[Collected data]
==> config.mk <==
export PLATFORM = sky130hd
export DESIGN_NAME = skacc_lane
export DESIGN_NICKNAME = d
export VERILOG_FILES = /design/src/hw/rtl/skacc_pkg.sv /design/src/hw/rtl/skacc_lane.sv
export SDC_FILE = /design/constraint.sdc
export NUM_CORES = 2
export LEC_CHECK = 0
export ABC_CLOCK_PERIOD_IN_PS = 9400
export BUFFER_PORTS_ARGS = -buffer_cell sky130_fd_sc_hd__clkbuf_2
export CAP_MARGIN = 15
export CORE_MARGIN = 4
export CORE_UTILIZATION = 37
export CTS_BUF_LIST = sky130_fd_sc_hd__clkbuf_4 sky130_fd_sc_hd__clkbuf_8
export CTS_CLUSTER_DIAMETER = 30
export DETAILED_ROUTE_END_ITERATION = 12
export GPL_ROUTABILITY_DRIVEN = 0
export GPL_TIMING_DRIVEN = 0
export HOLD_SLACK_MARGIN = 0.12
export SYNTH_ARGS = -nofsm -noshare
export SYNTH_HDL_FRONTEND = slang
export SYNTH_SLANG_ARGS = --single-unit
==> constraint.sdc <==
create_clock -name clk -period 9.4 [get_ports clk]
set_input_delay 0.94 -clock clk [delete_from_list [all_inputs] [get_ports clk]]
set_output_delay 0.94 -clock clk [all_outputs]
set_load 0.01 [all_outputs]
==> src/hw/rtl/skacc_pkg.sv <==
`default_nettype none
package skacc_pkg;

	localparam int CHANS         = 4;
	localparam int DEFAULT_LANES = 4;

	localparam int TEXEL_W  = 16;
	localparam int WEIGHT_W = 18;
	localparam int PROD_W   = TEXEL_W + 1 + WEIGHT_W - 1;  // 34
	localparam int ROW_W    = 40;
	localparam int TOT_W    = 48;
	localparam int FRAC_BITS = 16;
	localparam int MUL_W    = ROW_W + WEIGHT_W;            // 58
	localparam int P_W      = MUL_W - FRAC_BITS;           // 42
	localparam int SPLIT    = ROW_W / 2;                   // 20

	localparam int CNT_W    = 3;
	localparam int TURN_W   = 2;
	localparam int CFG_IDX_W  = 2;
	localparam int CFG_DATA_W = 3;

	localparam logic [CFG_IDX_W-1:0] REG_CHANNEL_COUNT = 2'd0;
	localparam logic [CFG_IDX_W-1:0] REG_QUARTER_TURNS = 2'd1;

	localparam logic [CNT_W-1:0]  CHANNEL_COUNT_RST = 3'd4;
	localparam logic [TURN_W-1:0] QUARTER_TURNS_RST = 2'd0;

	typedef enum logic [TURN_W-1:0] {
		TURN_0   = 2'd0,
		TURN_90  = 2'd1,
		TURN_180 = 2'd2,
		TURN_270 = 2'd3
	} turn_t;

	typedef struct packed {
		logic prod_en;
		logic row_en;
		logic mul_en;
		logic fold_en;
		logic row_start;
	} lane_ctl_t;

	typedef struct packed {
		logic en;
		logic row_end;
		logic win_end;
		logic clr;
	} merge_ctl_t;

	function automatic logic signed [ROW_W-1:0] sat_row(input logic signed [ROW_W:0] x);
		logic signed [ROW_W-1:0] r;
		if (x[ROW_W] != x[ROW_W-1])
			r = x[ROW_W] ? {1'b1, {(ROW_W-1){1'b0}}} : {1'b0, {(ROW_W-1){1'b1}}};
		else
			r = x[ROW_W-1:0];
		return r;
	endfunction

	function automatic logic signed [TOT_W-1:0] sat_tot(input logic signed [TOT_W:0] x);
		logic signed [TOT_W-1:0] r;
		if (x[TOT_W] != x[TOT_W-1])
			r = x[TOT_W] ? {1'b1, {(TOT_W-1){1'b0}}} : {1'b0, {(TOT_W-1){1'b1}}};
		else
			r = x[TOT_W-1:0];
		return r;
	endfunction

endpackage
`default_nettype wire

==> src/hw/rtl/skacc_lane.sv <==
`default_nettype none
module skacc_lane
	import skacc_pkg::*;
(
	input  wire logic                       clk,
	input  wire logic                       arst_n,
	input  wire lane_ctl_t                  ctl,
	input  wire logic                       active,
	input  wire logic        [TEXEL_W-1:0]  texel,
	input  wire logic signed [WEIGHT_W-1:0] uw,
	input  wire logic signed [WEIGHT_W-1:0] vw,
	output logic signed      [P_W-1:0]      p
);

	logic signed [PROD_W-1:0]       prod_q;
	logic signed [ROW_W-1:0]        row_q;
	logic signed [ROW_W-SPLIT+WEIGHT_W-1:0] pp_hi_q;
	logic signed [SPLIT+WEIGHT_W:0] pp_lo_q;
	logic signed [P_W-1:0]          p_q;

	logic signed [ROW_W:0]  row_sum;
	logic signed [MUL_W-1:0] full;

	assign row_sum = {row_q[ROW_W-1], row_q}
		+ {{(ROW_W+1-PROD_W){prod_q[PROD_W-1]}}, prod_q};

	// recombine the two partial products of row sum times row weight
	assign full = {pp_hi_q, {SPLIT{1'b0}}}
		+ {{(MUL_W-SPLIT-WEIGHT_W-1){pp_lo_q[SPLIT+WEIGHT_W]}}, pp_lo_q};

	always_ff @(posedge clk) begin
		if (ctl.prod_en)
			prod_q <= $signed({1'b0, texel}) * uw;
		if (ctl.mul_en) begin
			pp_hi_q <= $signed(row_q[ROW_W-1:SPLIT]) * vw;
			pp_lo_q <= $signed({1'b0, row_q[SPLIT-1:0]}) * vw;
		end
		if (ctl.fold_en)
			p_q <= full[MUL_W-1:FRAC_BITS];
	end

	always_ff @(posedge clk or negedge arst_n) begin
		if (!arst_n) begin
			row_q <= '0;
		end else if (ctl.row_en && active) begin
			if (ctl.row_start)
				row_q <= {{(ROW_W-PROD_W){prod_q[PROD_W-1]}}, prod_q};
			else
				row_q <= sat_row(row_sum);
		end
	end

	assign p = p_q;

endmodule
`default_nettype wire

==> results.py <==
metrics = {
    "global_route": {
        "grt_pass1_wl_mm": 201.2,
        "grt_max_degree": 58,
        "grtUsageTotal_pct": 20.31,
        "grt_pass1_vias": 35660,
        "grt_antenna_before_repair": 14,
        "grt_overflow": 0,
    },
    "floorplan": {
        "start_util_pct": 37.48,
        "core-area_mm2": 0.1206,
        "die_y_um": 357.5,
        "die_area_mm2": 0.1278,
        "ioPinCount": 102,
        "rows": 127,
        "die_x_um": 357.5,
    },
    "logic_synthesis": {
        "synthTopCellsByCount": "1157 x inv_1, 938 x fa_1, 710 x nand2_1, 392 x ha_1, 353 x and2_1",
        "synth-warning-count": 0,
        "synth_ff_type": "edfxtp_1",
        "synth.cell_area_mm2": 0.04521,
        "ys_types": 78,
        "synth_top_cell_area_share_pct": 41.54,
        "synth-async-reset-ratio_pct": 22.60,
        "synth_fa_ha_area_share_pct": 52.39,
        "synth.most_common_cell": "inv_1",
        "synth_mux_area_share_pct": 0.04705,
        "yosysSeqAreaShare_pct": 11.31,
        "synth_area_leader_cell": "fa_1",
        "synth_edf_count": 137,
        "synth-compound-area-share_pct": 7.539,
        "yosys_register_bits": 177,
        "avgSynthCellArea_um2": 9.177,
        "synth_cells": 4926,
        "synthXorXnorAreaFrac_pct": 3.119,
        "synth_simple_gate_area_share_pct": 14.07,
        "synth_top_family_by_area": "adder cells",
        "syn_nets": 6316,
        "yosys-top-cells-area": "fa_1 42%, ha_1 11%, inv_1 9.6%, edfxtp_1 9.1%, nand2_1 5.9%",
    },
    "clock_tree": {
        "cts_max_path_buffers": 2,
        "cts_made_buffers": 17,
        "cts.clk_slew.worst_paths_ns": 0.13,
        "hold_buffers": 0,
        "htreeDepth": 4,
        "cts_tree": "done",
        "postCtsResizedCells": 0,
        "cts-root-buf": "clkbuf_8",
        "cts_sinks": 177,
        "clk_latency_ns": 0.62,
    },
    "detailed_routing": {
        "first_pass_iters": 6,
        "drc": 0,
        "vias": 33350,
        "wl_per_cell_um": 18.81,
        "routed_wirelength_mm": 125.2,
        "drt-vias-per-instance": 5.011,
        "drt_iter0_markers": 2139,
        "postRouteAntennaNets": 0,
    },
    "final_layout": {
        "fin_nets": 6415,
        "syn_to_final_growth_pct": 6.407,
        "final_layout_size_suffix_gt1_share_pct": 2.858,
    },
    "worst_setup_path": {
        "worstPathMaxFanout": 10,
        "cp.arrival_ns": 9.36,
        "endpoint_kind": "flop",
        "worstSetupStartpointType": "input pin",
        "r2r_setup_slack_ns": 0.66,
        "cp.required_ns": 9.74,
        "path_class": "input pin to flop",
    },
    "sta": {
        "hold_violations": 0,
        "relSlewSlack_pct": 22.31,
        "min_period_over_period_pct": 95.95,
        "rsz0062_at_grt": "false",
        "skew_ns": 0.04406,
        "min_period_ns": 9.019,
        "setup_viol_count_final": 0,
        "slew_viol_final": 0,
        "timing.fmax_mhz": 110.9,
        "setup_tns_ns": 0,
        "hold_slack_ns": 0.1811,
        "tightest_slew_ns": 1.162,
    },
    "placed_design": {
        "hpwl_mm": 105.1,
        "io_buffers": 78,
    },
    "outcome": {
        "outcome": "complete, no violations",
    },
    "flow_run": {
        "maxCapViolCount": 0,
    },
    "min_path": {
        "hold_class": "input pin to asynchronous set/reset pin",
    },
}
area by class of cell:
| class | count | area [µm²] |
|---|---|---|
| clock inverter | 14 | 167.7 |
| clock buffer | 18 | 241.5 |
| sequential | 177 | 5115 |
| tap | 1612 | 2017 |
| buffer | 217 | 860.8 |
| fill | 12110 | 72500 |
| antenna | 5 | 12.51 |
| inverter | 1157 | 4343 |
| timing repair buffer | 81 | 460.4 |
| multi-input combinational | 3374 | 34890 |
timing repair:
| action | in CTS | in global routing |
|---|---|---|
| buffers inserted | 0 | 0 |
| endpoints found under the hold margin | 0 | 0 |
| setup endpoints to repair | 0 | 1 |
logic make-up (layout without fill, tap and decap cells):
family | Yosys count | count (layout)
fa+ha+maj | 1330 | 1330
simple gates | 1348 | 1348
buf+inv | 1375 | 1487
other cells | 0 | 5
compound gates | 533 | 533
xor+xnor | 161 | 161
flops | 177 | 177
mux | 2 | 2
final timing paths:
check | start | end | cells past startpoint
setup / recovery | vw[1] | pp_lo_q[38]$_DFFE_PP_ | 22
min in group clk | pp_lo_q[19]$_DFFE_PP_ | p[3]$_DFFE_PP_ | 0
max in group asynchronous | arst_n | row_q[19]$_DFFE_PN0P_ | 2
hold / removal | arst_n | row_q[8]$_DFFE_PN0P_ | 1
setup reg to reg | row_q[18]$_DFFE_PN0P_ | pp_lo_q[36]$_DFFE_PP_ | 24
hold reg to reg | pp_lo_q[19]$_DFFE_PP_ | p[3]$_DFFE_PP_ | 0
cell usage in the layout, fill, tap and decap left out, drive strengths merged, types with 21 or more instances in the layout:
cell type,n
nor2,110
nand3,26
inv,1163
ha,392
or3,34
o21bai,21
xor2,38
and2,354
nand2b,30
xnor2,123
o21a,28
dfrtp,40
clkbuf,296
o21ai,113
a21oi,174
a21o,82
fa,938
edfxtp,137
nand2,710
critical path, stage by stage:
cell and delay [ns]:
clkbuf_2 0.22, clkbuf_1 0.81, clkbuf_1 0.57, nand2_1 0.16, fa_1 0.56, fa_1 0.53, inv_1 0.04, ha_1 0.28
fa_1 0.51, fa_1 0.58, fa_1 0.43, ha_1 0.32, a2111oi_0 0.50, o21ai_1 0.30, o211ai_1 0.24, a31oi_1 0.34
o41ai_2 0.90, o211ai_1 0.26, nand2_1 0.13, o21ai_1 0.13, o31ai_1 0.30, xnor2_1 0.27
routing by layer:
metal | share of wire [%] | vias up | global-route usage [%] | wire length, µm
met2 | 47 | 1222 | 33.95 | 58550
met1 | 42 | 16780 | 26.42 | 52390
met5 | 0.048 | - | 0 | 60
met3 | 7.5 | 250 | 3.697 | 9368
met4 | 3.8 | 8 | 7.420 | 4814
li1 | - | 15090 | - | -
per-stage QoR:
step	setup WS [ns]	util (%)	cells	cell area, µm²
5_1_grt	0.1411	39.88	6651	48090
6_report	0.3810	39.88	6655	48100
2_1_floorplan	2.234	-	4926	45210
3_5_place_dp	-0.2405	39.52	6618	47670
3_3_place_gp	-0.2213	39.48	6616	47610
4_1_cts	0.4128	39.86	6650	48070
registers in the layout (all words and copies together) (netlist names):
register  flops
p            42
pp_hi_q      38
pp_lo_q      23
prod_q       34
row_q        40
Power is not shown: default switching activity piles up to over one toggle a cycle in this logic, so the estimate is an artifact.
===== src/hw/rtl/skacc_pkg.sv =====
`default_nettype none
package skacc_pkg;

	localparam int CHANS         = 4;
	localparam int DEFAULT_LANES = 4;

	localparam int TEXEL_W  = 16;
	localparam int WEIGHT_W = 18;
	localparam int PROD_W   = TEXEL_W + 1 + WEIGHT_W - 1;  // 34
	localparam int ROW_W    = 40;
	localparam int TOT_W    = 48;
	localparam int FRAC_BITS = 16;
	localparam int MUL_W    = ROW_W + WEIGHT_W;            // 58
	localparam int P_W      = MUL_W - FRAC_BITS;           // 42
	localparam int SPLIT    = ROW_W / 2;                   // 20

	localparam int CNT_W    = 3;
	localparam int TURN_W   = 2;
	localparam int CFG_IDX_W  = 2;
	localparam int CFG_DATA_W = 3;

	localparam logic [CFG_IDX_W-1:0] REG_CHANNEL_COUNT = 2'd0;
	localparam logic [CFG_IDX_W-1:0] REG_QUARTER_TURNS = 2'd1;

	localparam logic [CNT_W-1:0]  CHANNEL_COUNT_RST = 3'd4;
	localparam logic [TURN_W-1:0] QUARTER_TURNS_RST = 2'd0;

	typedef enum logic [TURN_W-1:0] {
		TURN_0   = 2'd0,
		TURN_90  = 2'd1,
		TURN_180 = 2'd2,
		TURN_270 = 2'd3
	} turn_t;

	typedef struct packed {
		logic prod_en;
		logic row_en;
		logic mul_en;
		logic fold_en;
		logic row_start;
	} lane_ctl_t;

	typedef struct packed {
		logic en;
		logic row_end;
		logic win_end;
		logic clr;
	} merge_ctl_t;

	function automatic logic signed [ROW_W-1:0] sat_row(input logic signed [ROW_W:0] x);
		logic signed [ROW_W-1:0] r;
		if (x[ROW_W] != x[ROW_W-1])
			r = x[ROW_W] ? {1'b1, {(ROW_W-1){1'b0}}} : {1'b0, {(ROW_W-1){1'b1}}};
		else
			r = x[ROW_W-1:0];
		return r;
	endfunction

	function automatic logic signed [TOT_W-1:0] sat_tot(input logic signed [TOT_W:0] x);
		logic signed [TOT_W-1:0] r;
		if (x[TOT_W] != x[TOT_W-1])
			r = x[TOT_W] ? {1'b1, {(TOT_W-1){1'b0}}} : {1'b0, {(TOT_W-1){1'b1}}};
		else
			r = x[TOT_W-1:0];
		return r;
	endfunction

endpackage
`default_nettype wire


===== src/hw/rtl/skacc_merge.sv =====
`default_nettype none
module skacc_merge
	import skacc_pkg::*;
(
	input  wire logic                    clk,
	input  wire logic                    arst_n,
	input  wire merge_ctl_t              ctl,
	input  wire logic        [CNT_W-1:0] n_act,
	input  wire turn_t                   turns,
	input  wire logic signed [P_W-1:0]   p [CHANS],
	input  wire logic                    out_stall,
	output logic                         out_valid,
	output logic signed      [TOT_W-1:0] sums [CHANS]
);

	logic signed [TOT_W-1:0] totals_q [CHANS];
	logic signed [TOT_W-1:0] sums_q   [CHANS];
	logic                    out_valid_q;

	logic signed [P_W:0]     pe  [CHANS];
	logic signed [P_W:0]     a   [CHANS];
	logic signed [TOT_W-1:0] nxt [CHANS];
	logic signed [TOT_W-1:0] base;
	logic                    rot;

	assign rot = (n_act >= CNT_W'(2));

	always_comb begin
		for (int c = 0; c < CHANS; c++) begin
			pe[c] = {p[c][P_W-1], p[c]};
			a[c]  = pe[c];
		end
		if (rot) begin
			unique case (turns)
				TURN_90: begin
					a[0] = -pe[1];
					a[1] = pe[0];
				end
				TURN_180: begin
					a[0] = -pe[0];
					a[1] = -pe[1];
				end
				TURN_270: begin
					a[0] = pe[1];
					a[1] = -pe[0];
				end
				default: begin
					a[0] = pe[0];
					a[1] = pe[1];
				end
			endcase
		end
	end

	always_comb begin
		base = '0;
		for (int c = 0; c < CHANS; c++) begin
			base = ctl.clr ? '0 : totals_q[c];
			if (ctl.row_end && (CNT_W'(c) < n_act))
				nxt[c] = sat_tot({base[TOT_W-1], base}
					+ {{(TOT_W-P_W){a[c][P_W]}}, a[c]});
			else
				nxt[c] = base;
		end
	end

	always_ff @(posedge clk or negedge arst_n) begin
		if (!arst_n) begin
			for (int c = 0; c < CHANS; c++)
				totals_q[c] <= '0;
			out_valid_q <= 1'b0;
		end else begin
			if (ctl.en)
				for (int c = 0; c < CHANS; c++)
					totals_q[c] <= nxt[c];
			if (ctl.en && ctl.win_end)
				out_valid_q <= 1'b1;
			else if (!out_stall)
				out_valid_q <= 1'b0;
		end
	end

	always_ff @(posedge clk) begin
		if (ctl.en && ctl.win_end)
			for (int c = 0; c < CHANS; c++)
				sums_q[c] <= (CNT_W'(c) < n_act) ? nxt[c] : '0;
	end

	assign out_valid = out_valid_q;
	assign sums      = sums_q;

endmodule
`default_nettype wire
--- src/design/vad_coef_mem.sv ---
module vad_coef_mem #(
    parameter int DEPTH = 128,
    parameter int AW    = 7
) (
    input  logic          aclk,
    input  logic          wr_en,
    input  logic [AW-1:0] wr_addr,
    input  logic [15:0]   wr_data,
    input  logic [AW-1:0] rd_addr_a,
    input  logic [AW-1:0] rd_addr_b,
    output logic [15:0]   rd_data_a,
    output logic [15:0]   rd_data_b
);
    logic [15:0] mem [DEPTH];

    // one write port, two registered read ports
    always_ff @(posedge aclk) begin
        if (wr_en) begin
            mem[wr_addr] <= wr_data;
        end
        rd_data_a <= mem[rd_addr_a];
        rd_data_b <= mem[rd_addr_b];
    end

endmodule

> [Task item] The lines to retype run from the start of the entries through the line containing "export CORE_UTILIZATION = 37"; reproduce them exactly and add nothing.

> [Finished task]
==> config.mk <==
export PLATFORM = sky130hd
export DESIGN_NAME = skacc_lane
export DESIGN_NICKNAME = d
export VERILOG_FILES = /design/src/hw/rtl/skacc_pkg.sv /design/src/hw/rtl/skacc_lane.sv
export SDC_FILE = /design/constraint.sdc
export NUM_CORES = 2
export LEC_CHECK = 0
export ABC_CLOCK_PERIOD_IN_PS = 9400
export BUFFER_PORTS_ARGS = -buffer_cell sky130_fd_sc_hd__clkbuf_2
export CAP_MARGIN = 15
export CORE_MARGIN = 4
export CORE_UTILIZATION = 37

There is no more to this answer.